Der Trompeter fühlte sich mit seiner Band in dieser von gespannter Aufmerksamkeit gekennzeichneten Atmosphäre dann auch hörbar wohl. Andererseits ist Goykovich ein erfahrener und mit sämtlichen Wassern der Musikbranche gewaschener Instrumentalist, der im Laufe seiner über fünf Jahrzehnte andauernden Karriere gelernt hat, alle möglichen und unmöglichen konzertante Begleiterscheinungen zu meistern.
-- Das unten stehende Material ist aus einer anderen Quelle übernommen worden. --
From an optimization exercise on the open Yosys and OpenROAD flow, aimed at small area and a short achievable clock period; shortcuts taken in it are not production practice. Power is estimated from default activity; no workload was simulated.

==> inputs of 10-06 <==
==> flow/design.v <==
module crc24q_step (
    input  wire [23:0] crc_in,
    input  wire [7:0]  data,
    output wire [23:0] crc_out
);
    localparam [24:0] POLY = 25'h1864CFB;
    function [23:0] t24;
        input [7:0] idx;
        reg   [24:0] r;
        integer k;
        begin
            r = {1'b0, idx, 16'h0000};
            for (k = 0; k < 8; k = k + 1) begin
                r = r << 1;
                if (r[24])
                    r = r ^ POLY;
            end
            t24 = r[23:0];
        end
    endfunction
    assign crc_out = {crc_in[15:0], 8'h00} ^ t24(crc_in[23:16] ^ data);
endmodule
Context: an optimization exercise on an open-source flow, tuned for small area, a short achievable clock period and few clock cycles. The choices shown serve that exercise and are no tape-out recipe. Function was checked by simulation only, so behaviour that the tests miss may differ from the original. Power figures rest on the tool's default switching activity, not on a simulated workload.

// blind_chunk_rx
module blind_chunk_rx (
    input  wire        clk,
    input  wire        rst,         
    input  wire        cmd_valid,
    input  wire [1:0]  cmd_op,
    input  wire [7:0]  cmd_data,
    output wire        cmd_ready,
    output reg         tok_valid,
    output wire [7:0]  tok_data,
    output reg         evt_valid,
    output reg  [3:0]  evt_code,
    output reg  [15:0] evt_a,
    output reg  [15:0] evt_b,
    output reg         dst_valid,
    output reg  [7:0]  dst_data,
    input  wire        dst_ready
);
Size in the first run: ~2700 flip-flops, about 0.064 mm^2 of cells after synthesis.
==> flow/config.mk <==
export PLATFORM = sky130hd
export DESIGN_NAME = blind_chunk_rx
export DESIGN_NICKNAME = blind_chunk_rx
export VERILOG_FILES = /design/flow/design.v
export SDC_FILE = /design/flow/constraint.sdc
export NUM_CORES = 4
export LEC_CHECK = 0
export CAP_MARGIN = 30
export CORE_MARGIN = 2
export CORE_UTILIZATION = 65
export CTS_CLUSTER_DIAMETER = 80
export CTS_CLUSTER_SIZE = 30
export SLEW_MARGIN = 20
==> flow/constraint.sdc <==
create_clock -name core_clock -period 9.0 [get_ports {clk}]
set_input_delay 1.8000 -clock core_clock [delete_from_list [all_inputs] [get_ports {clk}]]
set_output_delay 1.8000 -clock core_clock [all_outputs]
set_load 0.01 [all_outputs]
standard.sh (not shown) runs the stock make flow with config.mk's settings and CLKGATE_MAP_FILE= SYNTH_SCRIPT=/design/flow/synth_recipe.tcl, a recipe that flattens the netlist after the stock synthesis.
==> flow/flow/run.sh <==
#!/bin/bash
# Layout flow: the standard ORFS flow, unchanged, except that repair_timing
# aims for 6 ns of setup slack (a 3 ns target) instead of 0.
set -euo pipefail
export SETUP_SLACK_MARGIN=6
bash standard.sh > standard.log 2>&1
Testbench counts at the start, summed over its fixed seeds: cycles 57,639.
In Germering brachte der in Bosnien geborene Musiker verschiedene Instrumentalisten-Generationen zusammen. So den mit einem relaxt abgehangenen Sound agierenden Jürgen Seefelder am Saxophon, den wunderbar originellen wie virtuosen Pianisten Claus Raible, den Grandseigneur unter den Münchner Bassisten Branko Pejakoviv und am Schlagzeug den jungen und mittlerweile und allen Bereichen erfahrenen Guido May. Das Repertoire setzte sich aus Standard-Melodien von George Gershwin, Dizzy Gillespie und Billy Strayhorn sowie Kompositionen von Goykovich zusammen, die ein breites stilistisches Spektrum abdeckten, wie die Miles Davis gewidmete Ballade „Five o`clock In The Morning“, das ungestüme „Remember Dizzy“ oder die Latin Komposition „Inga“.
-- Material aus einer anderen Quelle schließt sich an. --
What follows belongs to an exercise in optimizing a design on an open flow for small area; a production flow would make more cautious choices.
In this exercise RTL edits were held to simulation tests only and were not proved equivalent to the original.
No activity file was given, so power comes from the tool's default toggle rates.

$ cat design.v
module ow_slave #(
    parameter CNT_W      = 16,
    parameter MEM_SIZE   = 128,
    parameter PAGE_SHIFT = 5,
    parameter PAGE_COUNT = 4,
    parameter RESET_TIMEOUT = 2000,
    parameter IDLE_TIMEOUT  = 4000,
    parameter HIGH_TIMEOUT  = 500,
    parameter SETTLE_MIN    = 10,
    parameter RESET_MIN_N      = 480,
    parameter PRESENCE_DELAY_N = 30,
    parameter PRESENCE_MIN_N   = 120,
    parameter PRESENCE_MAX_N   = 240,
    parameter SLOT_MAX_N       = 60,
    parameter WRITE_ZERO_N     = 30,
    parameter READ_MIN_N       = 15,
    parameter READ_MAX_N       = 45,
    parameter RESET_MIN_O      = 48,
    parameter PRESENCE_DELAY_O = 4,
    parameter PRESENCE_MIN_O   = 12,
    parameter PRESENCE_MAX_O   = 24,
    parameter SLOT_MAX_O       = 8,
    parameter WRITE_ZERO_O     = 4,
    parameter READ_MIN_O       = 2,
    parameter READ_MAX_O       = 6
) (
    input  wire       clk,
    input  wire       rst,
    input  wire       ow_in,
    output wire       ow_oe,
    input  wire       h_valid,
    input  wire [3:0] h_op,
    input  wire [7:0] h_a,
    input  wire [7:0] h_b,
    output reg        h_ack,
    output reg        h_ok,
    output reg  [7:0] h_rdata,
    output wire       busy,
    output wire       crit,
    output wire [2:0] err,
    output wire [7:0] err_cmd,
    output wire       od,
    output wire       attached,
    output wire       dispatched,
    output wire [3:0] phase,
    output wire [2:0] bt
);
    localparam [3:0] PH_IDLE         = 4'd0,
                     PH_WAIT_RESET   = 4'd1,
                     PH_CONFIRM_RESET= 4'd2,
                     PH_PRES_DELAY   = 4'd3,
                     PH_PRES_DRIVE   = 4'd4,
                     PH_PRES_RELEASE = 4'd5,
                     PH_RX_CMD       = 4'd6,
                     PH_D_RX_CMD     = 4'd7,
                     PH_D_RX_TA1     = 4'd8,
                     PH_D_RX_TA2     = 4'd9,
                     PH_D_TX_CRC1    = 4'd10,
                     PH_D_TX_DATA    = 4'd11,
                     PH_D_TX_CRC2    = 4'd12;
    localparam [2:0] BT_WAIT_HIGH = 3'd0,
                     BT_WAIT_FALL = 3'd1,
                     BT_SAMPLE    = 3'd2,
                     BT_DRIVE     = 3'd3,
                     BT_HOLD      = 3'd4;
    localparam [2:0] E_NONE          = 3'd0,
                     E_VERY_LONG_RST = 3'd2,
                     E_PRESENCE_LOW  = 3'd3,
                     E_SLOT_TIMEOUT  = 3'd4,
                     E_FIRST_BIT_TO  = 3'd5,
                     E_BAD_CMD       = 3'd6;
    localparam [3:0] OP_NOP        = 4'd0,
                     OP_POLL       = 4'd1,
                     OP_CLEAR_ERR  = 4'd2,
                     OP_ATTACH     = 4'd3,
                     OP_DETACH     = 4'd4,
                     OP_SET_OD     = 4'd5,
                     OP_MEM_WRITE  = 4'd6,
                     OP_MEM_READ   = 4'd7,
                     OP_SET_USED   = 4'd8,
                     OP_SET_REDIR  = 4'd9,
                     OP_GET_REDIR  = 4'd10,
                     OP_CLR_STATUS = 4'd11,
                     OP_STATUS_RD  = 4'd12,
                     OP_TRANSLATE  = 4'd13;
    localparam HI_W = $clog2(SETTLE_MIN + 1);
    localparam TA_W = 8 + PAGE_SHIFT;    
    reg [3:0]       phase_r;
    reg [2:0]       bt_r;
    reg [CNT_W-1:0] cnt;
    reg [HI_W-1:0]  hi;
    reg [CNT_W-1:0] low;
    reg             oe;
    reg [2:0]       err_r;
    reg [7:0]       err_cmd_r;
    reg             od_r;
    reg             attached_r;
    reg             dispatched_r;
    reg [7:0]       byte_r;
    reg [2:0]       bit_r;
    reg [7:0]       dcmd;
    reg [7:0]       ta1;
    reg [7:0]       ta2;
    reg [8:0]       addr;
    reg [7:0]       crc8;
    reg [7:0]       status [0:7];
    reg [7:0]       mem    [0:MEM_SIZE-1];
    assign ow_oe      = oe;
    assign busy       = (phase_r != PH_IDLE);
    assign crit       = (phase_r >= PH_RX_CMD);
    assign err        = err_r;
    assign err_cmd    = err_cmd_r;
    assign od         = od_r;
    assign attached   = attached_r;
    assign dispatched = dispatched_r;
    assign phase      = phase_r;
    assign bt         = bt_r;
    function [7:0] crc8_upd(input [7:0] c, input [7:0] v);
        integer i;
        reg [7:0] r;
        reg       mix;
        begin
            r = c;
            for (i = 0; i < 8; i = i + 1) begin
                mix = r[0] ^ v[i];
                r = r >> 1;
                if (mix) r = r ^ 8'h8C;
            end
            crc8_upd = r;
        end
    endfunction
    function [TA_W-1:0] translate(input [7:0] a);
        reg [7:0] p;
        reg [7:0] r;
        reg [7:0] dst;
        begin
            p = a >> PAGE_SHIFT;
            if (p > 3) begin
                translate = {{PAGE_SHIFT{1'b0}}, a};
            end else begin
                r = status[1 + p[1:0]];
                if (r == 8'hFF) begin
                    translate = {{PAGE_SHIFT{1'b0}}, a};
                end else begin
                    dst = ~r;
                    translate = ({{PAGE_SHIFT{1'b0}}, a} & ((1 << PAGE_SHIFT) - 1))
                              | ({{PAGE_SHIFT{1'b0}}, dst} << PAGE_SHIFT);
                end
            end
        end
    endfunction
    wire             sp = od_r;
    wire [CNT_W-1:0] P_SLOT_MAX   = sp ? SLOT_MAX_O   : SLOT_MAX_N;
    wire [CNT_W-1:0] P_WRITE_ZERO = sp ? WRITE_ZERO_O : WRITE_ZERO_N;
    wire [CNT_W-1:0] P_READ_MIN   = sp ? READ_MIN_O   : READ_MIN_N;
    wire [CNT_W-1:0] P_READ_MAX   = sp ? READ_MAX_O   : READ_MAX_N;
    wire [CNT_W-1:0] P_RESET_MIN  = sp ? RESET_MIN_O  : RESET_MIN_N;
    wire [CNT_W-1:0] P_PRES_MIN   = sp ? PRESENCE_MIN_O : PRESENCE_MIN_N;
    wire [CNT_W-1:0] P_PRES_WIN   = sp ? (PRESENCE_MAX_O - PRESENCE_MIN_O)
                                       : (PRESENCE_MAX_N - PRESENCE_MIN_N);
    wire send_phase = (phase_r == PH_D_TX_CRC1) || (phase_r == PH_D_TX_DATA) ||
                      (phase_r == PH_D_TX_CRC2);
    wire cnt_last   = (cnt == 1);
    reg  [7:0] rx_byte;
    always @* begin
        rx_byte = byte_r;
        rx_byte[bit_r] = ow_in;
    end
    wire slot_done = ((bt_r == BT_SAMPLE) && (ow_in || cnt_last)) ||
                     (((bt_r == BT_DRIVE) || (bt_r == BT_HOLD)) && cnt_last);
    wire [8:0]      next_addr  = addr + 9'd1;
    wire [7:0]      fetch_addr = (phase_r == PH_D_TX_CRC1) ? ta1 : next_addr[7:0];
    wire [TA_W-1:0] fetch_phys = translate(fetch_addr);
    wire [7:0]      fetch_data = (fetch_phys < MEM_SIZE) ? mem[fetch_phys] : 8'hFF;
    wire [7:0] crc_next = crc8_upd(crc8, send_phase ? byte_r : rx_byte);
    wire accept = h_valid && !rst && (phase_r == PH_IDLE);
    always @* begin
        h_ack   = 1'b0;
        h_ok    = 1'b0;
        h_rdata = 8'h00;
        if (accept) begin
            h_ack = 1'b1;
            case (h_op)
                OP_NOP:        h_ok = 1'b1;
                OP_POLL:       h_ok = attached_r;
                OP_CLEAR_ERR:  h_ok = 1'b1;
                OP_ATTACH:     h_ok = !attached_r;
                OP_DETACH:     h_ok = attached_r;
                OP_SET_OD:     h_ok = 1'b1;
                OP_MEM_WRITE:  h_ok = (h_a < MEM_SIZE);
                OP_MEM_READ: begin
                    if (h_a < MEM_SIZE) begin
                        h_ok    = 1'b1;
                        h_rdata = mem[h_a];
                    end else begin
                        h_rdata = 8'hFF;
                    end
                end
                OP_SET_USED:   h_ok = 1'b1;
                OP_SET_REDIR:  h_ok = (h_a < PAGE_COUNT) && (h_b < PAGE_COUNT);
                OP_GET_REDIR: begin
                    h_ok = 1'b1;
                    if (h_a < PAGE_COUNT) h_rdata = ~status[1 + h_a[1:0]];
                end
                OP_CLR_STATUS: h_ok = 1'b1;
                OP_STATUS_RD: begin
                    if (h_a <= 7) begin
                        h_ok    = 1'b1;
                        h_rdata = status[h_a[2:0]];
                    end
                end
                OP_TRANSLATE: begin
                    h_ok    = 1'b1;
                    h_rdata = translate(h_a);
                end
                default: ;
            endcase
        end
    end
    integer k;
    always @(posedge clk) begin
        if (rst) begin
            phase_r      <= PH_IDLE;
            bt_r         <= BT_WAIT_HIGH;
            cnt          <= 0;
            hi           <= 0;
            low          <= 0;
            oe           <= 1'b0;
            err_r        <= E_NONE;
            err_cmd_r    <= 8'h00;
            od_r         <= 1'b0;
            attached_r   <= 1'b0;
            dispatched_r <= 1'b0;
            byte_r       <= 8'h00;
            bit_r        <= 3'd0;
            dcmd         <= 8'h00;
            ta1          <= 8'h00;
            ta2          <= 8'h00;
            addr         <= 9'd0;
            crc8         <= 8'h00;
            for (k = 0; k < 7; k = k + 1) status[k] <= 8'hFF;
            status[7] <= 8'h00;
            for (k = 0; k < MEM_SIZE; k = k + 1) mem[k] <= 8'hFF;
        end else if (phase_r == PH_IDLE) begin
            if (h_valid) begin
                case (h_op)
                    OP_POLL: begin
                        err_r        <= E_NONE;
                        dispatched_r <= 1'b0;
                        if (attached_r) begin
                            phase_r <= PH_WAIT_RESET;
                            hi      <= 0;
                            cnt     <= IDLE_TIMEOUT;
                        end
                    end
                    OP_CLEAR_ERR: err_r <= E_NONE;
                    OP_ATTACH:    attached_r <= 1'b1;
                    OP_DETACH:    attached_r <= 1'b0;
                    OP_SET_OD:    od_r <= h_a[0];
                    OP_MEM_WRITE: if (h_a < MEM_SIZE) mem[h_a] <= h_b;
                    OP_SET_USED:  if (h_a < PAGE_COUNT) status[0][h_a[1:0] + 4] <= 1'b0;
                    OP_SET_REDIR: begin
                        if ((h_a < PAGE_COUNT) && (h_b < PAGE_COUNT))
                            status[1 + h_a[1:0]] <= (h_a == h_b) ? 8'hFF : ~h_b;
                    end
                    OP_CLR_STATUS: begin
                        for (k = 0; k < 7; k = k + 1) status[k] <= 8'hFF;
                        status[7] <= 8'h00;
                    end
                    default: ;
                endcase
            end
        end else begin
            case (phase_r)
                PH_WAIT_RESET: begin
                    if (!ow_in && (hi >= SETTLE_MIN)) begin
                        phase_r <= PH_CONFIRM_RESET;
                        low     <= 1;
                    end else begin
                        if (ow_in)
                            hi <= (hi >= SETTLE_MIN) ? SETTLE_MIN[HI_W-1:0] : hi + 1'b1;
                        else
                            hi <= 0;
                        cnt <= cnt - 1'b1;
                        if (cnt_last) begin
                            dispatched_r <= 1'b0;
                            phase_r      <= PH_IDLE;
                            bt_r         <= BT_WAIT_HIGH;
                            cnt          <= 0;
                            bit_r        <= 3'd0;
                            oe           <= 1'b0;
                        end
                    end
                end
                PH_CONFIRM_RESET: begin
                    if (!ow_in) begin
                        low <= low + 1'b1;
                        if (low + 1'b1 >= RESET_TIMEOUT) begin
                            err_r        <= E_VERY_LONG_RST;
                            dispatched_r <= 1'b0;
                            phase_r      <= PH_IDLE;
                            bt_r         <= BT_WAIT_HIGH;
                            cnt          <= 0;
                            bit_r        <= 3'd0;
                            oe           <= 1'b0;
                        end
                    end else if (low < P_RESET_MIN) begin
                        phase_r <= PH_WAIT_RESET;
                        hi      <= 1;
                        cnt     <= IDLE_TIMEOUT;
                    end else if (od_r && (low >= RESET_MIN_N)) begin
                        od_r    <= 1'b0;
                        phase_r <= PH_PRES_DELAY;
                        cnt     <= PRESENCE_DELAY_N;
                    end else begin
                        phase_r <= PH_PRES_DELAY;
                        cnt     <= od_r ? PRESENCE_DELAY_O : PRESENCE_DELAY_N;
                    end
                end
                PH_PRES_DELAY: begin
                    cnt <= cnt - 1'b1;
                    if (cnt_last) begin
                        oe      <= 1'b1;
                        phase_r <= PH_PRES_DRIVE;
                        cnt     <= P_PRES_MIN;
                    end
                end
                PH_PRES_DRIVE: begin
                    cnt <= cnt - 1'b1;
                    if (cnt_last) begin
                        oe      <= 1'b0;
                        phase_r <= PH_PRES_RELEASE;
                        cnt     <= P_PRES_WIN;
                    end
                end
                PH_PRES_RELEASE: begin
                    if (ow_in) begin
                        phase_r <= PH_RX_CMD;
                        bit_r   <= 3'd0;
                        byte_r  <= 8'h00;
                        bt_r    <= BT_WAIT_HIGH;
                        cnt     <= P_SLOT_MAX;
                    end else begin
                        cnt <= cnt - 1'b1;
                        if (cnt_last) begin
                            err_r        <= E_PRESENCE_LOW;
                            dispatched_r <= 1'b0;
                            phase_r      <= PH_IDLE;
                            bt_r         <= BT_WAIT_HIGH;
                            cnt          <= 0;
                            bit_r        <= 3'd0;
                            oe           <= 1'b0;
                        end
                    end
                end
                default: begin
                    case (bt_r)
                        BT_WAIT_HIGH: begin
                            if (ow_in) begin
                                bt_r <= BT_WAIT_FALL;
                                cnt  <= HIGH_TIMEOUT;
                            end else begin
                                cnt <= cnt - 1'b1;
                                if (cnt_last) begin
                                    phase_r <= PH_CONFIRM_RESET;
                                    low     <= P_SLOT_MAX + P_READ_MAX;
                                    bt_r    <= BT_WAIT_HIGH;
                                    bit_r   <= 3'd0;
                                end
                            end
                        end
                        BT_WAIT_FALL: begin
                            if (!ow_in) begin
                                if (send_phase) begin
                                    if (!byte_r[bit_r]) begin
                                        bt_r <= BT_DRIVE;
                                        oe   <= 1'b1;
                                        cnt  <= P_WRITE_ZERO;
                                    end else begin
                                        bt_r <= BT_HOLD;
                                        cnt  <= P_READ_MAX;
                                    end
                                end else begin
                                    bt_r <= BT_SAMPLE;
                                    cnt  <= P_READ_MIN;
                                end
                            end else begin
                                cnt <= cnt - 1'b1;
                                if (cnt_last) begin
                                    err_r        <= (bit_r == 3'd0) ? E_FIRST_BIT_TO : E_SLOT_TIMEOUT;
                                    dispatched_r <= 1'b0;
                                    phase_r      <= PH_IDLE;
                                    bt_r         <= BT_WAIT_HIGH;
                                    cnt          <= 0;
                                    bit_r        <= 3'd0;
                                    oe           <= 1'b0;
                                end
                            end
                        end
                        default: begin
                            if (!slot_done) begin
                                cnt <= cnt - 1'b1;
                            end else begin
                                oe <= 1'b0;
                                if (!send_phase) byte_r[bit_r] <= ow_in;
                                if (bit_r != 3'd7) begin
                                    bit_r <= bit_r + 1'b1;
                                    bt_r  <= BT_WAIT_HIGH;
                                    cnt   <= P_SLOT_MAX;
                                end else begin
                                    bit_r <= 3'd0;
                                    bt_r  <= BT_WAIT_HIGH;
                                    cnt   <= P_SLOT_MAX;
                                    case (phase_r)
                                        PH_RX_CMD: begin
                                            if (rx_byte == 8'hCC) begin
                                                crc8    <= 8'h00;
                                                phase_r <= PH_D_RX_CMD;
                                                byte_r  <= 8'h00;
                                            end else begin
                                                err_cmd_r    <= rx_byte;
                                                err_r        <= E_BAD_CMD;
                                                dispatched_r <= 1'b0;
                                                phase_r      <= PH_IDLE;
                                                cnt          <= 0;
                                            end
                                        end
                                        PH_D_RX_CMD: begin
                                            dcmd    <= rx_byte;
                                            crc8    <= crc_next;
                                            phase_r <= PH_D_RX_TA1;
                                            byte_r  <= 8'h00;
                                        end
                                        PH_D_RX_TA1: begin
                                            ta1     <= rx_byte;
                                            crc8    <= crc_next;
                                            phase_r <= PH_D_RX_TA2;
                                            byte_r  <= 8'h00;
                                        end
                                        PH_D_RX_TA2: begin
                                            ta2  <= rx_byte;
                                            crc8 <= crc_next;
                                            if (rx_byte == 8'h00 && dcmd == 8'hF0) begin
                                                phase_r <= PH_D_TX_CRC1;
                                                byte_r  <= crc_next;
                                            end else begin
                                                dispatched_r <= 1'b1;
                                                phase_r      <= PH_IDLE;
                                                cnt          <= 0;
                                            end
                                        end
                                        PH_D_TX_CRC1: begin
                                            crc8 <= 8'h00;
                                            addr <= {1'b0, ta1};
                                            if (ta1 < MEM_SIZE) begin
                                                phase_r <= PH_D_TX_DATA;
                                                byte_r  <= fetch_data;
                                            end else begin
                                                phase_r <= PH_D_TX_CRC2;
                                                byte_r  <= 8'h00;
                                            end
                                        end
                                        PH_D_TX_DATA: begin
                                            crc8 <= crc_next;
                                            addr <= next_addr;
                                            if (next_addr < MEM_SIZE) begin
                                                phase_r <= PH_D_TX_DATA;
                                                byte_r  <= fetch_data;
                                            end else begin
                                                phase_r <= PH_D_TX_CRC2;
                                                byte_r  <= crc_next;
                                            end
                                        end
                                        default: begin
                                            dispatched_r <= 1'b1;
                                            phase_r      <= PH_IDLE;
                                            cnt          <= 0;
                                        end
                                    endcase
                                end
                            end
                        end
                    endcase
                end
            endcase
        end
    end
endmodule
Die Band agierte in einer Geschlossenheit und Frische, wie sie für eine flüssige, Bop-orientierte Spielweise auch zwingend notwendig ist. Die Dynamik des Satzspiels, der rhythmisch stabile wie geschmeidig federnde Unterbau, die von Ausdrucksstärke und packender Dramaturgie gekennzeichneten Improvisationen – das Quintett ließ mit seiner Spielauffassung und interpretatorischen Umsetzung nicht den leisesten Verdacht einer nostalgischen Rückbesinnung aufkommen. Dusko Goykovich zeigte sich wieder einmal als der große Melodiker des Jazz. Sein Ansatz und seine Formulierungen an der Trompete sind ebenso elegant, wie sein verhangener, weicher Ton am Flügelhorn. Diesem Instrumentalisten hört man sein Alter nicht an. Oder anders ausgedrückt: Der Jazz hat Dusko jung erhalten.